(Saved entries)
============

[config.mk]
export PLATFORM = sky130hd
export DESIGN_NAME = tstat_cycle_counter
export DESIGN_NICKNAME = d
export VERILOG_FILES = /design/src/rtl/tstat_cycle_counter.sv
export SDC_FILE = /design/constraint.sdc
export NUM_CORES = 1
export LEC_CHECK = 0
export CAP_MARGIN = 20
export CORE_UTILIZATION = 55
export CTS_BUF_LIST = sky130_fd_sc_hd__clkbuf_4 sky130_fd_sc_hd__clkbuf_8
export DETAILED_ROUTE_END_ITERATION = 6
export GPL_TIMING_DRIVEN = 1
export HOLD_SLACK_MARGIN = 0.05
export PLACE_DENSITY = 0.88
export SLEW_MARGIN = 20
export SYNTH_ARGS = -nofsm -noshare
export SYNTH_HDL_FRONTEND = slang
export SYNTH_SLANG_ARGS = --single-unit
[constraint.sdc]
create_clock -name clk -period 5.35 [get_ports clk]
set_input_delay 0.535 -clock clk [delete_from_list [all_inputs] [get_ports clk]]
set_output_delay 0.535 -clock clk [all_outputs]
set_load 0.005 [all_outputs]
--- config.mk ---
export PLATFORM = sky130hd
export DESIGN_NAME = vga_sync_gen
export DESIGN_NICKNAME = d
export VERILOG_FILES = /design/src/rtl/vga_sync_gen.sv
export SDC_FILE = /design/constraint.sdc
export NUM_CORES = 1
export LEC_CHECK = 0
export BUFFER_PORTS_ARGS = -buffer_cell sky130_fd_sc_hd__buf_2
export CAP_MARGIN = 15
export CELL_PAD_IN_SITES_DETAIL_PLACEMENT = 1
export CELL_PAD_IN_SITES_GLOBAL_PLACEMENT = 1
export CORE_MARGIN = 2
export CORE_UTILIZATION = 41
export DETAILED_ROUTE_END_ITERATION = 7
export PLACE_DENSITY_LB_ADDON = 0.1
export RECOVER_POWER = 50
export SLEW_MARGIN = 20
export SYNTH_ARGS = -nofsm -noshare
export SYNTH_HDL_FRONTEND = slang
export SYNTH_SLANG_ARGS = --single-unit
--- constraint.sdc ---
create_clock -name clk -period 2.7 [get_ports clk]
set_input_delay 0.27 -clock clk [delete_from_list [all_inputs] [get_ports clk]]
set_output_delay 0.27 -clock clk [all_outputs]
set_load 0.05 [all_outputs]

============

[Task goal] Every record needs to be reproduced exactly, with none skipped.

[Solution for this problem]
[config.mk]
export PLATFORM = sky130hd
export DESIGN_NAME = tstat_cycle_counter
export DESIGN_NICKNAME = d
export VERILOG_FILES = /design/src/rtl/tstat_cycle_counter.sv
export SDC_FILE = /design/constraint.sdc
export NUM_CORES = 1
export LEC_CHECK = 0
export CAP_MARGIN = 20
export CORE_UTILIZATION = 55
export CTS_BUF_LIST = sky130_fd_sc_hd__clkbuf_4 sky130_fd_sc_hd__clkbuf_8
export DETAILED_ROUTE_END_ITERATION = 6
export GPL_TIMING_DRIVEN = 1
export HOLD_SLACK_MARGIN = 0.05
export PLACE_DENSITY = 0.88
export SLEW_MARGIN = 20
export SYNTH_ARGS = -nofsm -noshare
export SYNTH_HDL_FRONTEND = slang
export SYNTH_SLANG_ARGS = --single-unit
[constraint.sdc]
create_clock -name clk -period 5.35 [get_ports clk]
set_input_delay 0.535 -clock clk [delete_from_list [all_inputs] [get_ports clk]]
set_output_delay 0.535 -clock clk [all_outputs]
set_load 0.005 [all_outputs]
--- config.mk ---
export PLATFORM = sky130hd
export DESIGN_NAME = vga_sync_gen
export DESIGN_NICKNAME = d
export VERILOG_FILES = /design/src/rtl/vga_sync_gen.sv
export SDC_FILE = /design/constraint.sdc
export NUM_CORES = 1
export LEC_CHECK = 0
export BUFFER_PORTS_ARGS = -buffer_cell sky130_fd_sc_hd__buf_2
export CAP_MARGIN = 15
export CELL_PAD_IN_SITES_DETAIL_PLACEMENT = 1
export CELL_PAD_IN_SITES_GLOBAL_PLACEMENT = 1
export CORE_MARGIN = 2
export CORE_UTILIZATION = 41
export DETAILED_ROUTE_END_ITERATION = 7
export PLACE_DENSITY_LB_ADDON = 0.1
export RECOVER_POWER = 50
export SLEW_MARGIN = 20
export SYNTH_ARGS = -nofsm -noshare
export SYNTH_HDL_FRONTEND = slang
export SYNTH_SLANG_ARGS = --single-unit
--- constraint.sdc ---
create_clock -name clk -period 2.7 [get_ports clk]
set_input_delay 0.27 -clock clk [delete_from_list [all_inputs] [get_ports clk]]
set_output_delay 0.27 -clock clk [all_outputs]
set_load 0.05 [all_outputs]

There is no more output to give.